For Chaffee, critical thinking involves the following:

  • Carefully analyzing and evaluating your beliefs in order to develop the most accurate beliefs possible.
  • Viewing situations from different perspectives to develop an in-depth understanding.
  • Supporting viewpoints with reasons and evidence to arrive at thoughtful, well-substantiate conclusions.
  • Thinking critically about our personal “lenses,” which shape and influence the way we perceive the world.
  • Synthesizing information into informed conclusions that we are willing to modify based on new insight. (p. 35)

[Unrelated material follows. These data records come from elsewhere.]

**config.mk**
```make
export PLATFORM = sky130hd
export DESIGN_NAME = krsf_window
export DESIGN_NICKNAME = d
export VERILOG_FILES = /design/src/design/kuwahara_range_smoothing_filter_assert.svh /design/src/design/krsf_pkg.sv /design/src/design/krsf_divider.sv /design/src/design/krsf_window.sv
export SDC_FILE = /design/constraint.sdc
export NUM_CORES = 2
export LEC_CHECK = 0
export BUFFER_PORTS_ARGS = -buffer_cell sky130_fd_sc_hd__buf_4
export CORE_UTILIZATION = 50
export CTS_CLUSTER_SIZE = 16
export DETAILED_ROUTE_END_ITERATION = 10
export PLACE_DENSITY = 0.67
export SLEW_MARGIN = 40
export SYNTH_ARGS = -nofsm -noshare
export SYNTH_HDL_FRONTEND = slang
export SYNTH_SLANG_ARGS = --single-unit
```
**constraint.sdc**
```tcl
create_clock -name clock -period 17 [get_ports clock]
set_input_delay 1.7 -clock clock [delete_from_list [all_inputs] [get_ports clock]]
set_output_delay 1.7 -clock clock [all_outputs]
set_load 0.005 [all_outputs]
```
**src/design/kuwahara_range_smoothing_filter_assert.svh**
```systemverilog
// Assertion macros used by the filter's top module.
`ifndef KUWAHARA_RANGE_SMOOTHING_FILTER_ASSERT_SVH
`define KUWAHARA_RANGE_SMOOTHING_FILTER_ASSERT_SVH

// A condition implies a consequence in the same cycle.
`define KRSF_ASSERT_IMPLY(label, clk, rst, cond, cons, msg) \
   label: assert property (@(posedge clk) disable iff (rst) (cond) |-> (cons)) \
      else $error(msg);

// A condition implies a consequence in the next cycle.
`define KRSF_ASSERT_NEXT(label, clk, rst, cond, cons, msg) \
   label: assert property (@(posedge clk) disable iff (rst) (cond) |=> (cons)) \
      else $error(msg);

`endif

```
**src/design/krsf_pkg.sv**
```systemverilog
`timescale 1ns / 1ps
package krsf_pkg;
   localparam int MaxWidth     = 1024;
   localparam int MaxHalf      = 8;
   localparam int LineDepth    = 16384;
   localparam int PixW         = 24;
   localparam int CfgIdxW      = 2;
   localparam int CfgDataW     = 16;
   localparam logic [CfgIdxW-1:0] RegWidth  = 2'd0;
   localparam logic [CfgIdxW-1:0] RegHeight = 2'd1;
   localparam logic [CfgIdxW-1:0] RegWindow = 2'd2;
   localparam logic [10:0] ResetWidth  = 11'd640;
   localparam logic [15:0] ResetHeight = 16'd480;
   localparam logic [4:0]  ResetWindow = 5'd4;
   localparam logic InKindPixel = 1'b0;
   localparam logic InKindDrain = 1'b1;

   typedef struct packed {
      logic [7:0] red;
      logic [7:0] green;
      logic [7:0] blue;
   } pixel_type;

   // Start request to the window engine.
   typedef struct packed {
      logic        start;
      logic [15:0] x;
      logic [15:0] y;
      logic        last;
   } job_type;

   typedef struct packed {
      logic       done;
      pixel_type  pix;
      logic       last;
   } res_type;
endpackage

```
**src/design/krsf_divider.sv**
```systemverilog
`timescale 1ns / 1ps
// Restoring divider: one quotient bit per cycle. The quotient is known to fit in 8 bits.
module krsf_divider #(
   parameter int DividendW = 15,
   parameter int DivisorW  = 7
) (
   input  logic                 clock,
   input  logic                 reset,
   input  logic                 start,
   input  logic [DividendW-1:0] dividend,
   input  logic [DivisorW-1:0]  divisor,
   output logic                 done,
   output logic [7:0]           quotient
);
   import krsf_pkg::*;
   localparam int CntW = $clog2(DividendW);

   logic                 busy_ff, busy_in, done_ff, done_in;
   logic [CntW-1:0]      cnt_ff, cnt_in;
   logic [DividendW-1:0] quo_ff, quo_in;
   logic [DivisorW-1:0]  rem_ff, rem_in;
   logic [DivisorW-1:0]  dsr_ff, dsr_in;
   logic [DivisorW:0]    trial;
   logic [DivisorW:0]    diff;

   always_comb begin
      busy_in = busy_ff;
      done_in = 1'b0;
      cnt_in  = cnt_ff;
      quo_in  = quo_ff;
      rem_in  = rem_ff;
      dsr_in  = dsr_ff;
      trial   = {rem_ff, quo_ff[DividendW-1]};
      diff    = trial - {1'b0, dsr_ff};
      if (start) begin
         busy_in = 1'b1;
         cnt_in  = '0;
         quo_in  = dividend;
         rem_in  = '0;
         dsr_in  = divisor;
      end else if (busy_ff) begin
         if (trial >= {1'b0, dsr_ff}) begin
            rem_in = diff[DivisorW-1:0];
            quo_in = {quo_ff[DividendW-2:0], 1'b1};
         end else begin
            rem_in = trial[DivisorW-1:0];
            quo_in = {quo_ff[DividendW-2:0], 1'b0};
         end
         cnt_in = cnt_ff + CntW'(1);
         if (cnt_ff == CntW'(DividendW - 1)) begin
            busy_in = 1'b0;
            done_in = 1'b1;
         end
      end
   end

   always_ff @(posedge clock) begin
      if (reset) begin
         busy_ff <= 1'b0;
         done_ff <= 1'b0;
      end else begin
         busy_ff <= busy_in;
         done_ff <= done_in;
      end
      cnt_ff <= cnt_in;
      quo_ff <= quo_in;
      rem_ff <= rem_in;
      dsr_ff <= dsr_in;
   end

   assign done     = done_ff;
   assign quotient = quo_ff[7:0];
endmodule

```
**src/design/krsf_window.sv**
```systemverilog
`timescale 1ns / 1ps
// Walks the four quadrants of one output pixel through the line store,
// one read a cycle, then picks the winner and divides its sums.
module krsf_window #(
   parameter int MAX_WIDTH = krsf_pkg::MaxWidth,
   parameter int MAX_HALF  = krsf_pkg::MaxHalf,
   parameter int LINE_DEPTH = krsf_pkg::LineDepth
) (
   input  logic                          clock,
   input  logic                          reset,
   input  krsf_pkg::job_type             job,
   input  logic [$clog2(MAX_WIDTH+1)-1:0] eff_w,
   input  logic [15:0]                   eff_h,
   input  logic [$clog2(MAX_HALF+1)-1:0] eff_half,
   output logic [$clog2(LINE_DEPTH)-1:0] rd_addr,
   input  logic [krsf_pkg::PixW-1:0]     rd_data,
   output krsf_pkg::res_type             res
);
   import krsf_pkg::*;
   localparam int HW = $clog2(MAX_HALF+1);
   localparam int AW = $clog2(LINE_DEPTH);
   localparam int CW = $clog2(MAX_HALF*MAX_HALF+1);
   localparam int SW = 8 + CW;

   typedef enum logic [2:0] {S_IDLE, S_SCAN, S_LAST, S_PICK, S_DIV, S_WAIT} state_type;
   state_type state_ff;

   logic [1:0]    q_ff;
   logic [HW-1:0] dx_ff, dy_ff;
   logic          last_ff;
   logic [15:0]   x_ff, y_ff;
   logic          rd_v_ff;
   logic [1:0]    rq_ff;
   logic [SW-1:0] sum_ff [4][3];
   logic [7:0]    mx_ff [4][3], mn_ff [4][3];
   logic [CW-1:0] cnt_ff [4];
   logic [1:0]    best_ff;
   logic [1:0]    ch_ff;
   logic [7:0]    qv_ff [3];
   logic          dstart_ff;
   logic          ddone;
   logic [7:0]    dquo;

   logic signed [17:0] px, py;
   logic               inside_img;
   logic [31:0]        lin;
   logic [9:0]         spread [4];

   always_comb begin
      px = $signed({2'b0, x_ff}) + $signed({{(18-HW){1'b0}}, dx_ff});
      py = $signed({2'b0, y_ff}) + $signed({{(18-HW){1'b0}}, dy_ff});
      if (!q_ff[0]) px = px - $signed({{(18-HW){1'b0}}, eff_half});
      if (!q_ff[1]) py = py - $signed({{(18-HW){1'b0}}, eff_half});
      inside_img = (px >= 0) && (px < $signed({{(18-$bits(eff_w)){1'b0}}, eff_w}))
                   && (py >= 0) && (py < $signed({2'b0, eff_h}));
      lin = py[15:0] * {{(16-$bits(eff_w)){1'b0}}, eff_w} + {16'b0, px[15:0]};
      rd_addr = lin[AW-1:0];
      for (int q = 0; q < 4; q++) begin
         spread[q] = {2'b0, mx_ff[q][0] - mn_ff[q][0]} + {2'b0, mx_ff[q][1] - mn_ff[q][1]}
                     + {2'b0, mx_ff[q][2] - mn_ff[q][2]};
      end
   end

   krsf_divider #(.DividendW(SW), .DivisorW(CW)) u_div (
      .clock    (clock),
      .reset    (reset),
      .start    (dstart_ff),
      .dividend (sum_ff[best_ff][ch_ff]),
      .divisor  (cnt_ff[best_ff]),
      .done     (ddone),
      .quotient (dquo)
   );

   always_ff @(posedge clock) begin
      logic [7:0] v;
      logic [1:0] bq;
      logic [9:0] bs;
      if (reset) begin
         state_ff  <= S_IDLE;
         rd_v_ff   <= 1'b0;
         dstart_ff <= 1'b0;
         res.done  <= 1'b0;
      end else begin
         res.done  <= 1'b0;
         dstart_ff <= 1'b0;
         rd_v_ff   <= 1'b0;
         // Accumulate the word read last cycle.
         if (rd_v_ff) begin
            for (int c = 0; c < 3; c++) begin
               v = rd_data[16-8*c +: 8];
               sum_ff[rq_ff][c] <= sum_ff[rq_ff][c] + SW'(v);
               if (v > mx_ff[rq_ff][c]) mx_ff[rq_ff][c] <= v;
               if (v < mn_ff[rq_ff][c]) mn_ff[rq_ff][c] <= v;
            end
            cnt_ff[rq_ff] <= cnt_ff[rq_ff] + CW'(1);
         end
         unique case (state_ff)
            S_IDLE: begin
               if (job.start) begin
                  x_ff <= job.x; y_ff <= job.y; last_ff <= job.last;
                  q_ff <= 2'd0; dx_ff <= '0; dy_ff <= '0;
                  for (int q = 0; q < 4; q++) begin
                     cnt_ff[q] <= '0;
                     for (int c = 0; c < 3; c++) begin
                        sum_ff[q][c] <= '0; mx_ff[q][c] <= 8'd0; mn_ff[q][c] <= 8'd255;
                     end
                  end
                  state_ff <= S_SCAN;
               end
            end
            S_SCAN: begin
               rd_v_ff <= inside_img;
               rq_ff   <= q_ff;
               if (dx_ff == eff_half - HW'(1)) begin
                  dx_ff <= '0;
                  if (dy_ff == eff_half - HW'(1)) begin
                     dy_ff <= '0;
                     if (q_ff == 2'd3) state_ff <= S_LAST;
                     q_ff <= q_ff + 2'd1;
                  end else begin
                     dy_ff <= dy_ff + HW'(1);
                  end
               end else begin
                  dx_ff <= dx_ff + HW'(1);
               end
            end
            S_LAST: state_ff <= S_PICK;
            S_PICK: begin
               bq = 2'd3; bs = 10'd1023;
               for (int q = 0; q < 4; q++) begin
                  if (cnt_ff[q] != '0 && spread[q] < bs) begin
                     bs = spread[q]; bq = 2'(q);
                  end
               end
               best_ff   <= bq;
               ch_ff     <= 2'd0;
               dstart_ff <= 1'b1;
               state_ff  <= S_DIV;
            end
            S_DIV: begin
               if (ddone) begin
                  qv_ff[ch_ff] <= dquo;
                  if (ch_ff == 2'd2) begin
                     state_ff <= S_WAIT;
                  end else begin
                     ch_ff     <= ch_ff + 2'd1;
                     dstart_ff <= 1'b1;
                  end
               end
            end
            S_WAIT: begin
               res.done  <= 1'b1;
               res.pix   <= '{red: qv_ff[0], green: qv_ff[1], blue: qv_ff[2]};
               res.last  <= last_ff;
               state_ff  <= S_IDLE;
            end
            default: state_ff <= S_IDLE;
         endcase
      end
   end
endmodule

```
==> flow_summary.toml <==
[final_layout]
area_growth_pct = 11.0
fillerInstances = 6419
final_design_area_no_fill_um2 = 40600
drive_above_1_share_pct = 12.3
post-route-util_pct = 56.5
nNetsFinal = 4382

[setup_path]
max_stage_delay_ns = 0.69
cp_top_family = "adder cells"
worst_path_max_delay_cell = "xor2_1"
required_ns = 15.30
worst-setup-path-type = "flip-flop to primary output"
r2r-start = "mx_ff[1][16]"
reg2reg_to = "best_ff[1]"
ff2ff_setup_slack_ns = 8.13
crit_path_end_kind = "primary output"
ff2ff_path_depth = 37
crit_fanout = 9
cp.buffers_inverters = 4
crit_cells = 26
start_kind = "flip-flop"
crit_top_cell = "fa_1"
cp.arrival_ns = 8.84

[placement]
gp_congestion = 0.896
place_area_um2 = 38500
dp_hpwl_um = 70300
portBuffers = 130

[sta]
hold_violations = 0
period_minus_slack_ns = 10.54
worst_slew_pin_slew_ns = 0.872
slew_headroom_pct = 41.9
setup_violations = 0
fmaxAchievable_mhz = 94.8
period_share_pct = 62.0
rsz0062_at_grt = "false"
drv_slew = 0
finalSetupTns_ns = 0
finClkSkew_ns = 0.0261

[clocking]
clk_pin_slew_worst_paths_ns = 0.06
cts-hold-fix-buffers = 0
cts-root-buf = "clkbuf_16"
clk_latency_ns = 0.64
post_cts_buffers = 0
cts_sinks = 541
cts_tree = "built"
clockBufferDepth = 3
ctsResizeCount = 0
htreeDepth = 2
cts_made_buffers = 61

[grt]
grt_max_degree = 129
grt_pass1_vias = 27300
grt-ovfl-total = 0
antenna_found_initial = 4
grt_pass1_wl_um = 154000
grt_usage_pct = 26.6

[yosys]
async_reset_ff_share_pct = 0
ys.flop_type = "dfxtp_1"
ys_seq_area_share_pct = 32.9
yosysWarningCount = 0
syn_avg_cell_area_um2 = 9.52
ys_types = 72
synth_nets = 4351
syn_area_um2 = 36500
synth_edf_count = 120
syn_inst = 3838
synth_seq_cells = 541

[detailed_routing]
num_vias = 28000
post-route-drc-count = 0
dr.pass1.iters = 6
ant_nets = 0
routed_wirelength_um = 98400
wire_per_inst_um = 20.2
drt_iter0_markers = 2035
viasPerCell = 5.75

[power]
swShare_pct = 36.7
peakVddDrop_uv = 862
internal-power_mw = 4.29
power_switching_mw = 2.49
combPwrFrac_pct = 59.2
powerDensity_nw_per_um2 = 167
finalPower_mw = 6.78
power.clock.fraction_pct = 19.7
leakagePower_nw = 17.7
seq_power_share_pct = 21.0

[die]
num_rows = 98
core_area_um2 = 71900
dieArea_um2 = 74200
ios = 131
initial_core_util_pct = 50.9
die_y_um = 272
die_w_um = 272

[status]
status = "finished clean"

[hold_path]
hold_end = "res[5]"
hold_depth = 0
min-delay-start = "qv_ff[2][4]"
hp-class = "flip-flop to flip-flop"

[run]
drv_cap = 0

[From The Thinker’s Way by John Chaffee, Boston: Little, Brown, 1998]

Habits of Mind

Habits of mind refers to ways of approaching learning that are both intellectual and practical and that will support your success in a variety of fields and disciplines. The framework identifies eight habits of mind essential for success in college writing

  • Curiosity: the desire to know more about the world. In our class, that might mean challenging yourself and stretching yourself intellectually to think beyond the obvious and inquire into issues and contexts to which you might be blind.
  • Openness: the willingness to consider new ways of being and thinking in the world, rather than merely clinging to what you already believe to be true or not true; in our class, that includes critical thinking.
  • Engagement: a sense of investment and involvement in learning; in our class, that includes focused reading of the New York Times and your contributions to the intellectual life of our class.
  • Creativity: the ability to use novel approaches for generating, investigating, and representing ideas; in our class, that includes brainstorming, problem-solving, and critical thinking.
  • Persistence: the ability to sustain interest in and attention to short- and long-term projects; developing mental discipline and rising up to challenges, rather than backing away from them.
  • Responsibility: the ability to take ownership of one’s actions and understand the consequences of those actions for oneself and others; in our class, that includes practicing good time management, and identifying and using resources available to you — office hours, the Writing Center, each other.
  • Flexibility: the ability to adapt to situations, expectations, or demands.
  • Metacognition: the ability to reflect on one’s own thinking as well as on the individual and cultural processes used to structure knowledge: thinking about thinking and writing about writing.